以上实施例说明使用本发明的利用等温核酸扩增技术能够快速检测鸟胞内分枝杆菌复合体,操作简便,所用时间大大缩减,不需要大型仪器设备,适用于大规模的筛选。本发明所提供的检测方法灵敏度高、特异性好、操作简便、迅速,并且对检测材料质量要求低,便于临床上的应用,该方法适用于对鸟胞内分枝杆菌复合体的快速检测。

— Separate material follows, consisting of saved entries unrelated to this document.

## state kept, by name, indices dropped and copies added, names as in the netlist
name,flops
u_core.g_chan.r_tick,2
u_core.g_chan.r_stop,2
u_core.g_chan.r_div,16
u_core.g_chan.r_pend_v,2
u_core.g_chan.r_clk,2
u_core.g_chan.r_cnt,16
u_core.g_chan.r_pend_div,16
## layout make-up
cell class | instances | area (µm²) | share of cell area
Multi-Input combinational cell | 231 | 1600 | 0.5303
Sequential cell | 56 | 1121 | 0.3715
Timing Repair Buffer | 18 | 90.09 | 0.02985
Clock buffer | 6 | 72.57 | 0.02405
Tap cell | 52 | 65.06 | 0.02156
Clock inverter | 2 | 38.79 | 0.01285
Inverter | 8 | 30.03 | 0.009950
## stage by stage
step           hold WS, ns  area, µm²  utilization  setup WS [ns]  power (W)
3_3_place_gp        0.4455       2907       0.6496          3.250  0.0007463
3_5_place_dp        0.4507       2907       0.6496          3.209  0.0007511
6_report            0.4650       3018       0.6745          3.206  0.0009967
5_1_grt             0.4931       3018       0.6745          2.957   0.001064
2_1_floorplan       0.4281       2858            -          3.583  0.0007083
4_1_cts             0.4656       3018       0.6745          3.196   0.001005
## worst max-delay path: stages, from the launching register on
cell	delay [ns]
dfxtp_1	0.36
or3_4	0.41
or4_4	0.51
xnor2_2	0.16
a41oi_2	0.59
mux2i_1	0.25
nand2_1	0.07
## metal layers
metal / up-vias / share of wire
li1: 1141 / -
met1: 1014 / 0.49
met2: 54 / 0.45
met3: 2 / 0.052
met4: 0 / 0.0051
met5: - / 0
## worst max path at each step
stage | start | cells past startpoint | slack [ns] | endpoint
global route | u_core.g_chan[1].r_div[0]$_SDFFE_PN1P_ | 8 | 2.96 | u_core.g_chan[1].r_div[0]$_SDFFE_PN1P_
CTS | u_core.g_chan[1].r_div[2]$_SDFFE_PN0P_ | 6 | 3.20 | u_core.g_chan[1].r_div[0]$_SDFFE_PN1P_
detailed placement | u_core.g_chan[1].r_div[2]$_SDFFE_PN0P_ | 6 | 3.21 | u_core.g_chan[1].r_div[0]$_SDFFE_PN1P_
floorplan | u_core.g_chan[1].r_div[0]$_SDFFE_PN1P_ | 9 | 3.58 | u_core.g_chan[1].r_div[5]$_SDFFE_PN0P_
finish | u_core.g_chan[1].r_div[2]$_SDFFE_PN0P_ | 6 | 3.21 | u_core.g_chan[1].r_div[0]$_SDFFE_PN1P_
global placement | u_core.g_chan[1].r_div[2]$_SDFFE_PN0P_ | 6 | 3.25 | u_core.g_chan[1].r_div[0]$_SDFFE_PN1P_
==> src/rtl/song_reader_if.sv <==
`default_nettype none
// ============================================================================
// Module : song_reader_if
// Brief  : Control, ROM and note-player signals of the song reader.
// Rev    : 1.0
// ============================================================================
interface song_reader_if #(
    parameter int NOTE_W = 6,
    parameter int DUR_W  = 6,
    parameter int IDX_W  = 5,
    parameter int SONG_W = 2
);
    logic                      play;
    logic [SONG_W-1:0]         song;
    logic                      note_done;
    logic [SONG_W+IDX_W-1:0]   rom_addr;
    logic [NOTE_W+DUR_W-1:0]   rom_data;
    logic [NOTE_W-1:0]         note;
    logic [DUR_W-1:0]          duration;
    logic                      new_note;
    logic                      song_done;

    // Environment side: control unit, song ROM and note player.
    modport master (
        output play, song, note_done, rom_data,
        input  rom_addr, note, duration, new_note, song_done
    );

    modport slave (
        input  play, song, note_done, rom_data,
        output rom_addr, note, duration, new_note, song_done
    );
endinterface
`default_nettype wire

==> src/rtl/song_reader.sv <==
`default_nettype none
// ============================================================================
// Module : song_reader
// Brief  : Walks one song's note list in ROM and hands notes to the player.
// Rev    : 1.0
// ============================================================================
module song_reader #(
    parameter int NOTE_W = 6,
    parameter int DUR_W  = 6,
    parameter int IDX_W  = 5,
    parameter int SONG_W = 2
) (
    input  wire logic clk,
    input  wire logic reset,
    song_reader_if.slave bus
);
    localparam logic [2:0] S_IDLE      = 3'd0;
    localparam logic [2:0] S_FETCH     = 3'd1;
    localparam logic [2:0] S_LATCH     = 3'd2;
    localparam logic [2:0] S_NEW_NOTE  = 3'd3;
    localparam logic [2:0] S_WAIT_DONE = 3'd4;
    localparam logic [2:0] S_END       = 3'd5;

    localparam logic [IDX_W-1:0] LAST_IDX = '1;

    logic [2:0]        state;
    logic [2:0]        state_next;
    logic [IDX_W-1:0]  index;
    logic [NOTE_W-1:0] note_q;
    logic [DUR_W-1:0]  dur_q;

    logic [NOTE_W-1:0] rom_note;
    logic [DUR_W-1:0]  rom_dur;
    logic              last_note;

    assign rom_note  = bus.rom_data[NOTE_W+DUR_W-1 -: NOTE_W];
    assign rom_dur   = bus.rom_data[DUR_W-1:0];
    assign last_note = (index == LAST_IDX);

    always_comb begin
        state_next = state;
        case (state)
            S_IDLE:      if (bus.play) state_next = S_FETCH;
            S_FETCH:     if (bus.play) state_next = S_LATCH;
            // A zero duration is the end-of-song marker.
            S_LATCH:     state_next = (rom_dur == '0) ? S_END : S_NEW_NOTE;
            S_NEW_NOTE:  if (bus.play) state_next = S_WAIT_DONE;
            S_WAIT_DONE: if (bus.note_done) state_next = last_note ? S_END : S_FETCH;
            S_END:       state_next = S_IDLE;
            default:     state_next = S_IDLE;
        endcase
    end

    always_ff @(posedge clk) begin
        if (reset) begin
            state  <= S_IDLE;
            index  <= '0;
            note_q <= '0;
            dur_q  <= '0;
        end else begin
            state <= state_next;
            if (state == S_LATCH) begin
                note_q <= rom_note;
                dur_q  <= rom_dur;
            end
            // Index 31 never wraps: that note_done routes to END instead.
            if (state == S_WAIT_DONE && bus.note_done && !last_note)
                index <= index + 1'b1;
            if (state == S_END)
                index <= '0;
        end
    end

    assign bus.rom_addr  = {bus.song, index};
    assign bus.note      = note_q;
    assign bus.duration  = dur_q;
    assign bus.new_note  = (state == S_NEW_NOTE) && bus.play;
    assign bus.song_done = (state == S_END);

endmodule
`default_nettype wire
==> src/flat_wrapper.sv <==
// flat-port wrapper written by rule: the top's interface ports become plain ports
module song_reader_flat 
#(
    parameter int NOTE_W = 6,
    parameter int DUR_W  = 6,
    parameter int IDX_W  = 5,
    parameter int SONG_W = 2
)
  (clk, reset, bus_play, bus_song, bus_note_done, bus_rom_data, bus_rom_addr, bus_note, bus_duration, bus_new_note, bus_song_done);
  song_reader_if #(.NOTE_W(NOTE_W), .DUR_W(DUR_W), .IDX_W(IDX_W), .SONG_W(SONG_W)) bus_i ();
  input  wire logic clk;
  input  wire logic reset;
  input wire logic [$bits(bus_i.play)-1:0] bus_play;
  input wire logic [$bits(bus_i.song)-1:0] bus_song;
  input wire logic [$bits(bus_i.note_done)-1:0] bus_note_done;
  input wire logic [$bits(bus_i.rom_data)-1:0] bus_rom_data;
  output wire logic [$bits(bus_i.rom_addr)-1:0] bus_rom_addr;
  output wire logic [$bits(bus_i.note)-1:0] bus_note;
  output wire logic [$bits(bus_i.duration)-1:0] bus_duration;
  output wire logic [$bits(bus_i.new_note)-1:0] bus_new_note;
  output wire logic [$bits(bus_i.song_done)-1:0] bus_song_done;
  assign bus_i.play = bus_play;
  assign bus_i.song = bus_song;
  assign bus_i.note_done = bus_note_done;
  assign bus_i.rom_data = bus_rom_data;
  assign bus_rom_addr = bus_i.rom_addr;
  assign bus_note = bus_i.note;
  assign bus_duration = bus_i.duration;
  assign bus_new_note = bus_i.new_note;
  assign bus_song_done = bus_i.song_done;
  song_reader #(.NOTE_W(NOTE_W), .DUR_W(DUR_W), .IDX_W(IDX_W), .SONG_W(SONG_W)) u_core (.clk(clk), .reset(reset), .bus(bus_i));
endmodule
==> config.mk <==
export PLATFORM = sky130hd
export DESIGN_NAME = song_reader_flat
export DESIGN_NICKNAME = d
export VERILOG_FILES = /design/src/rtl/song_reader_if.sv /design/src/rtl/song_reader.sv /design/src/flat_wrapper.sv
export SDC_FILE = /design/constraint.sdc
export NUM_CORES = 1
export LEC_CHECK = 0
export BUFFER_PORTS_ARGS = -buffer_cell sky130_fd_sc_hd__buf_2
export CORE_UTILIZATION = 41
export CTS_CLUSTER_DIAMETER = 100
export DETAILED_ROUTE_END_ITERATION = 10
export GPL_ROUTABILITY_DRIVEN = 0
export GPL_TIMING_DRIVEN = 0
export PLACE_DENSITY = 0.81
export SKIP_LAST_GASP = 1
export SLEW_MARGIN = 20
export SYNTH_ARGS = -nofsm -noshare
export SYNTH_HDL_FRONTEND = slang
export SYNTH_SLANG_ARGS = --single-unit
==> constraint.sdc <==
create_clock -name clk -period 1.85 [get_ports clk]
set_clock_uncertainty 0.1 [all_clocks]
set_input_delay 0.0925 -clock clk [delete_from_list [all_inputs] [get_ports clk]]
set_output_delay 0.0925 -clock clk [all_outputs]
set_load 0.005 [all_outputs]
Word level (Yosys, flattened, before mapping)
Index checks and enable logic that the tools add are counted.
{"block": "classes", "n_addsub": 1, "eq_ne": 10, "muxes": 7, "n_reduce_logical": 8}
{"cell": "$mux 3", "count": 6}
{"cell": "$pmux 3 s5", "count": 1}
{"cell": "$ne 2x2->1 const B", "count": 4}
{"cell": "$eq 3x2->1 const B", "count": 2}
{"cell": "$eq 3x3->1 const B", "count": 2}
{"cell": "$logic_not 6->1", "count": 1}
{"cell": "$add 5x1->5 const B", "count": 1}
{"cell": "$eq 5x5->1 const B", "count": 1}
{"cell": "$reduce_and 4->1", "count": 1}
{"cell": "$eq 3x1->1 const B", "count": 1}
{"cell": "$logic_and 1x1->1", "count": 3}
{"cell": "$logic_not 3->1", "count": 1}
{"cell": "$reduce_or 2->1", "count": 1}
{"cell": "$logic_not 1->1", "count": 1}
{"block": "totals", "register_bits": 20, "input_bits": 18, "word_cells": 30}

Depth between registers and ports, before layout
Gate-level depths: netlist (run 1).
{"block": "depth", "depth_word": 4, "depth_mapped": 6}

Least setup slack after synthesis (run 1)
OpenSTA, ideal clock, no wires.
{"block": "synth_timing", "kind": "register to register", "start": "register u_core.index[0]", "end": "register u_core.state[2]", "t_arrival_ns": 1.589, "setup_slack_ns": 0.070, "path_stages_with_launch": 7, "n_path_buf": 0, "period_less_slack_ns": 1.780, "cell_sequence": "dfxtp_1 > ha_1 > and3_1 > ha_1 > inv_1 > a2111o_1 > a311oi_1"}
{"block": "synth_between", "elab_chain_cells": 4}
{"element": "start: declaration", "line_no": "song_reader.sv:28", "text": "logic [IDX_W-1:0] index;"}
{"element": "start signal: assignment", "line_no": "song_reader.sv:68", "text": "index <= index + 1'b1;"}
{"element": "$eq 5x5->1", "line_no": "song_reader.sv:38", "text": "assign last_note = (index == LAST_IDX);"}
{"element": "$mux 3 (2 in a row)", "line_no": "song_reader.sv:48", "text": "S_WAIT_DONE: if (bus.note_done) state_next = last_note ? S_END : S_FETCH;"}
{"element": "$pmux 3 s5", "line_no": "song_reader.sv:42", "text": "case (state)"}
{"element": "end signal: assignment", "line_no": "song_reader.sv:61", "text": "state <= state_next;"}
{"element": "end: declaration", "line_no": "song_reader.sv:26", "text": "logic [2:0] state;"}
Every way passes these cells. The select of a mux whose other input is x is not followed.
A chain may end at the register's enable or synchronous reset.

Worst setup path in the final report (run 1)
{"block": "layout_timing", "start": "register u_core.state[2]", "end": "register u_core.dur_q[0] (netlist: u_core.bus.duration[0])"}
{"block": "layout_between", "elab_chain_cells": 1}
{"element": "$eq 3x2->1", "line_no": "song_reader.sv:62", "text": "if (state == S_LATCH) begin"}
{"element": "end signal: assignment", "line_no": "song_reader.sv:64", "text": "dur_q <= rom_dur;"}
{"element": "end: declaration", "line_no": "song_reader.sv:30", "text": "logic [DUR_W-1:0] dur_q;"}
Every way passes these cells.
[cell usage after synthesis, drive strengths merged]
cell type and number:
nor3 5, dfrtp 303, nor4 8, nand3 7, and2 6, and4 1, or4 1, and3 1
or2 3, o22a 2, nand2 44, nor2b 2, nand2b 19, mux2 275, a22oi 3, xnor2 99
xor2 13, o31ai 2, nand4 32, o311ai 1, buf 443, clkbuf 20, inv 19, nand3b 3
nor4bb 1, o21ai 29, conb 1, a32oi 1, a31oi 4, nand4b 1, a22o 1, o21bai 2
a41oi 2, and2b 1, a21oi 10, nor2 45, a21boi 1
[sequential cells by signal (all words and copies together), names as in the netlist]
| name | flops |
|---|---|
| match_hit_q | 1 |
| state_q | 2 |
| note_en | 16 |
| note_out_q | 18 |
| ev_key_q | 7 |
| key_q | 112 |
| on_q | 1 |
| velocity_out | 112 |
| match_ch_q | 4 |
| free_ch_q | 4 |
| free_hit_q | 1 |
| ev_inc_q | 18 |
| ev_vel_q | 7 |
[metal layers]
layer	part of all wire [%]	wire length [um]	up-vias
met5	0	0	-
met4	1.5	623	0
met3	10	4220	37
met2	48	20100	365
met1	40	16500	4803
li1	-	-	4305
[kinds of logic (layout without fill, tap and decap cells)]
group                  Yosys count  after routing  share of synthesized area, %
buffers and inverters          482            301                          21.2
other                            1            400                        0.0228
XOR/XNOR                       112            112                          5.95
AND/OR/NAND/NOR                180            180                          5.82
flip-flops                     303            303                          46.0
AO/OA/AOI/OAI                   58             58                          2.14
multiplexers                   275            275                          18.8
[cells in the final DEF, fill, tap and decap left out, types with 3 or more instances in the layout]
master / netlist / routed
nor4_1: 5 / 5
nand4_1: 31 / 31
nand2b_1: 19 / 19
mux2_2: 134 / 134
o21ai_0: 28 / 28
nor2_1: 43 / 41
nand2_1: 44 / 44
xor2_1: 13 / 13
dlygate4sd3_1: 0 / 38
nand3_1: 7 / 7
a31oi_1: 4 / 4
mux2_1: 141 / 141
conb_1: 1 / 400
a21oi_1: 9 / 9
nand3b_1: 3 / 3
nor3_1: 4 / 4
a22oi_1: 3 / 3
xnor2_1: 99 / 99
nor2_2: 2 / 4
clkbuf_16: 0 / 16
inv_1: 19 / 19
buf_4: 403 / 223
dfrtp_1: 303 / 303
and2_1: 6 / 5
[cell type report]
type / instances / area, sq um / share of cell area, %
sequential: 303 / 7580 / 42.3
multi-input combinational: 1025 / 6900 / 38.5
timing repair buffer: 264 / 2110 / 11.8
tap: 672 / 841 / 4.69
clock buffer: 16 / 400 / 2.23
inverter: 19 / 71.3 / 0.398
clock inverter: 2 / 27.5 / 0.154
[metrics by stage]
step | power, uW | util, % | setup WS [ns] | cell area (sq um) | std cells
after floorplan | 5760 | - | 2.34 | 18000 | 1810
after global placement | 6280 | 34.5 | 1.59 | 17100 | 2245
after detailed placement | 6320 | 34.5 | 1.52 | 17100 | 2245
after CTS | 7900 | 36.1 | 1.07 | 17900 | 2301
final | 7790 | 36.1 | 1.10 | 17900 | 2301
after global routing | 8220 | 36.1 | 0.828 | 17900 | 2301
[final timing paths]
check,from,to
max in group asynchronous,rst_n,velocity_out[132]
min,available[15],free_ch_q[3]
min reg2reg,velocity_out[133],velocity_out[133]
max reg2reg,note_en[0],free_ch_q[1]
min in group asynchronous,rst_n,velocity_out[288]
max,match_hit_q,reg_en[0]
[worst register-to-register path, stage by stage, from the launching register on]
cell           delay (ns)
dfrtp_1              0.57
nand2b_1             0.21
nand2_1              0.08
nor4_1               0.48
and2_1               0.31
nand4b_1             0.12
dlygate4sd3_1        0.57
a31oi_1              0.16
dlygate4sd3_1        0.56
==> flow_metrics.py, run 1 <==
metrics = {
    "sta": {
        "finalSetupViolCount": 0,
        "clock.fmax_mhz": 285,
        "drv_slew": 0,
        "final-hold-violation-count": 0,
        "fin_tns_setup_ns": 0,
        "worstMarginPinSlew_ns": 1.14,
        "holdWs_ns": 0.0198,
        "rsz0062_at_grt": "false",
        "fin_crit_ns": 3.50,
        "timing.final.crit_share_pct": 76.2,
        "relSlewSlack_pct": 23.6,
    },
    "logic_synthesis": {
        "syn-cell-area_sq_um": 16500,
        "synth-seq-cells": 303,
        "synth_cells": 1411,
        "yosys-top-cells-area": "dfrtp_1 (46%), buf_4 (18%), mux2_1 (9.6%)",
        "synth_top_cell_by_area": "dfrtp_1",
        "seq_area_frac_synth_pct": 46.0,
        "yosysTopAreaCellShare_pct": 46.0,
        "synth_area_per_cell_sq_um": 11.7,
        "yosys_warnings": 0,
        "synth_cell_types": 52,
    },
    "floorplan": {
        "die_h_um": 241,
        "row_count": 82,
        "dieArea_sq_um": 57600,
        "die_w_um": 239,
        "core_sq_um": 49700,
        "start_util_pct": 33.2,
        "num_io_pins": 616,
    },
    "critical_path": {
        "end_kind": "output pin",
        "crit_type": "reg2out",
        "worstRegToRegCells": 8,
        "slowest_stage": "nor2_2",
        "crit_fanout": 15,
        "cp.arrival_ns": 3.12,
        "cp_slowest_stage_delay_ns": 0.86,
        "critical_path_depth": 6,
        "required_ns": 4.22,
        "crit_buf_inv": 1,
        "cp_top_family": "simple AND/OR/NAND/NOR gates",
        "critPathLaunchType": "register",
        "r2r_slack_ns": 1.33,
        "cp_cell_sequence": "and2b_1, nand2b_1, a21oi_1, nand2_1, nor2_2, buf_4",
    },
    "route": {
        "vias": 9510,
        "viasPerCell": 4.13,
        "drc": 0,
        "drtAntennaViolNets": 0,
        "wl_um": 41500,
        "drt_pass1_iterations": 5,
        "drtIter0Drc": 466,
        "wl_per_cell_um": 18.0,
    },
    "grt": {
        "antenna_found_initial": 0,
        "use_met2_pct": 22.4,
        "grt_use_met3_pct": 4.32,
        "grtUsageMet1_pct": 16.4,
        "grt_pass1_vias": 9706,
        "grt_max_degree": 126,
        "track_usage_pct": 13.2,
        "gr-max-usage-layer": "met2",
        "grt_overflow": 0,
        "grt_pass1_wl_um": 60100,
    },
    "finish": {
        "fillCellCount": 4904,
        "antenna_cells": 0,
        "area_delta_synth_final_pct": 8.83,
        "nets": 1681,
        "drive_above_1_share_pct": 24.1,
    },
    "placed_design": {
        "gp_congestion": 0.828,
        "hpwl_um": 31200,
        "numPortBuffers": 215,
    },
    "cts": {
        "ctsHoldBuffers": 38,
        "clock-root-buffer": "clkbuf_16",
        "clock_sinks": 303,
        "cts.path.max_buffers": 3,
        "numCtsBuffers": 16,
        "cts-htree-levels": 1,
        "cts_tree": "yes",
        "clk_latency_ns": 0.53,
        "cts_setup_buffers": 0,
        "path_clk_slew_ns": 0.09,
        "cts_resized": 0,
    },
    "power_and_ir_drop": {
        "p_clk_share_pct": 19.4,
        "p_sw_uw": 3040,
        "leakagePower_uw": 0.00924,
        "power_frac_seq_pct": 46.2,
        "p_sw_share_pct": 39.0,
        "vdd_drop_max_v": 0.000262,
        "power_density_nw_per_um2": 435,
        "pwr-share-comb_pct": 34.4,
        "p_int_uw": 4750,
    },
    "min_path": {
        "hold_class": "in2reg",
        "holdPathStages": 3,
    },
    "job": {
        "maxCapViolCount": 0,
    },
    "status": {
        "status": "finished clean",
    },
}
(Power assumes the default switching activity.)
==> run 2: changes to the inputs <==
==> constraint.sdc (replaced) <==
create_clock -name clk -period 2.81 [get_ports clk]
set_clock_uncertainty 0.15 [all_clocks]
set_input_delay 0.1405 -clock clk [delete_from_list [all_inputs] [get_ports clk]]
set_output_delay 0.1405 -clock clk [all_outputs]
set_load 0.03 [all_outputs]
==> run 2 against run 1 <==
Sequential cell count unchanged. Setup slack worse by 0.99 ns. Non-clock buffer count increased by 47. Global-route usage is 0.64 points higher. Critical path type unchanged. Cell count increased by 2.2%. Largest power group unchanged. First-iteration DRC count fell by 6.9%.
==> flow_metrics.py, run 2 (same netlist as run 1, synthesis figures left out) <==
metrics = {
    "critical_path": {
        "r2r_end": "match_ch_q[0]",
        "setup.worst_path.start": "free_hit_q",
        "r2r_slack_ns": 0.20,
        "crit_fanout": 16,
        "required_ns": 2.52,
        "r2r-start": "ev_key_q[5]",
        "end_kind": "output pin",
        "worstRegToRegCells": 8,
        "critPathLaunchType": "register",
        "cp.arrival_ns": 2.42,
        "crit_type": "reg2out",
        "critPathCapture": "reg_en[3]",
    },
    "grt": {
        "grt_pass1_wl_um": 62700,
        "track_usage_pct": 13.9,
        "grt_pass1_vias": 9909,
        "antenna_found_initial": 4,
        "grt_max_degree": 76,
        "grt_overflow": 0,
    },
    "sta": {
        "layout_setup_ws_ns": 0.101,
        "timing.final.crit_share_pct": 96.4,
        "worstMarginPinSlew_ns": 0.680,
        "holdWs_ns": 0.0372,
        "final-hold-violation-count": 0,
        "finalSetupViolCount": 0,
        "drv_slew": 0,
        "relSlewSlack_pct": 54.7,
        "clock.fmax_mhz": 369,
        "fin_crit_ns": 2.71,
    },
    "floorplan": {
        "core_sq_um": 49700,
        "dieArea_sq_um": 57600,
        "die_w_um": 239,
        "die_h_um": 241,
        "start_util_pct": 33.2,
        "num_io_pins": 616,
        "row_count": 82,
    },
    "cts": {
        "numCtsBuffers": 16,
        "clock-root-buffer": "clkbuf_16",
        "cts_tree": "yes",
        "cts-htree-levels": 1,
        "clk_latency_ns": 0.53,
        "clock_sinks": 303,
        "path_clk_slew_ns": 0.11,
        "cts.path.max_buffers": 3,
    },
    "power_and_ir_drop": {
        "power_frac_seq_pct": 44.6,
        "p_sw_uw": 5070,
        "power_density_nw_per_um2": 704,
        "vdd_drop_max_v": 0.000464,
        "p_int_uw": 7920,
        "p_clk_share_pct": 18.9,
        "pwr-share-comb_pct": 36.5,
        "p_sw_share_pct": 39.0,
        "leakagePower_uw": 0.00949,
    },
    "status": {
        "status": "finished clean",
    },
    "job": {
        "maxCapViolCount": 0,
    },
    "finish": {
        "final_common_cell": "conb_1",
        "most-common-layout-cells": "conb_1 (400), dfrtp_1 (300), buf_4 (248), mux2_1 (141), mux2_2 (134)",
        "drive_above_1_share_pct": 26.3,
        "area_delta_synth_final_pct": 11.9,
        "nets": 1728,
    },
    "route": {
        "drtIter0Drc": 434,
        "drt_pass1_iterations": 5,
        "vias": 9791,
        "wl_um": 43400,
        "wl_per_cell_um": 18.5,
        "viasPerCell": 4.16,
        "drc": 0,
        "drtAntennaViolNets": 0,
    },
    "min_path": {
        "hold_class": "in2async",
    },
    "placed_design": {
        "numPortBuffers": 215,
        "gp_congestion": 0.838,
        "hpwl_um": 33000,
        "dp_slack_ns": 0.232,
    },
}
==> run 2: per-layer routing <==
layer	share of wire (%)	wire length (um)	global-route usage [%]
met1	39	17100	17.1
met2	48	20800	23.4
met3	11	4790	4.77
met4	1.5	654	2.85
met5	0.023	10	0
### config.mk
export PLATFORM = sky130hd
export DESIGN_NAME = rca_slice_sequencer
export DESIGN_NICKNAME = d
export VERILOG_FILES = /design/src/rtl/rca_slice_sequencer.sv
export SDC_FILE = /design/constraint.sdc
export NUM_CORES = 2
export LEC_CHECK = 0
export CAP_MARGIN = 25
export CORE_MARGIN = 8
export CORE_UTILIZATION = 49
export DETAILED_ROUTE_END_ITERATION = 8
export MAX_ROUTING_LAYER = met4
export PLACE_DENSITY = 0.83
export SETUP_SLACK_MARGIN = 0.2
export SYNTH_ARGS = -nofsm -noshare
export SYNTH_HDL_FRONTEND = slang
export SYNTH_SLANG_ARGS = --single-unit
### constraint.sdc
create_clock -name i_clk -period 26.2 [get_ports i_clk]
set_input_delay 6.55 -clock i_clk [delete_from_list [all_inputs] [get_ports i_clk]]
set_output_delay 6.55 -clock i_clk [all_outputs]
set_load 0.05 [all_outputs]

以上所述仅为本发明的较佳实施范例,并不用以限制本发明,凡在本发明的精神和原则之内,所作的任何修改、等同替换、改进等,均应包含在本发明的保护范围之内。
序列表
<110> 江苏奇天基因生物科技有限公司
<120> 一种利用等温核酸扩增技术检测鸟胞内分枝杆菌复合体的方法
<130>
<160> 3
<170> PatentIn version 3.3
<210> 1
<211> 33
<212> DNA
<213> 人工序列
<400> 1
tgcrcaacag caaatgattg ccagacacac tat 33
<210> 2
<211> 29
<212> DNA
<213> 人工序列
<400> 2
atgcgccctt aaacacttac ttacacaca 29
<210> 3
<211> 48
<212> DNA
<213> 人工序列
<400> 3
tgagacaaca ctcggtcvrt ccgtgtggag tccctccatc ttggtggt 48
Claims (11)
1.一种利用等温核酸扩增技术检测鸟胞内分枝杆菌复合体的方法,该检测方法包括等温核酸扩增体系,引物组和反应缓冲液,扩增在等温条件35-45oC下进行,10-40分钟内即可检出鸟胞内分枝杆菌复合体。
2.根据权利要求1所述的检测鸟胞内分枝杆菌复合体的方法,其特征在于,所述等温核酸扩增体系及各组分含量为以下所示。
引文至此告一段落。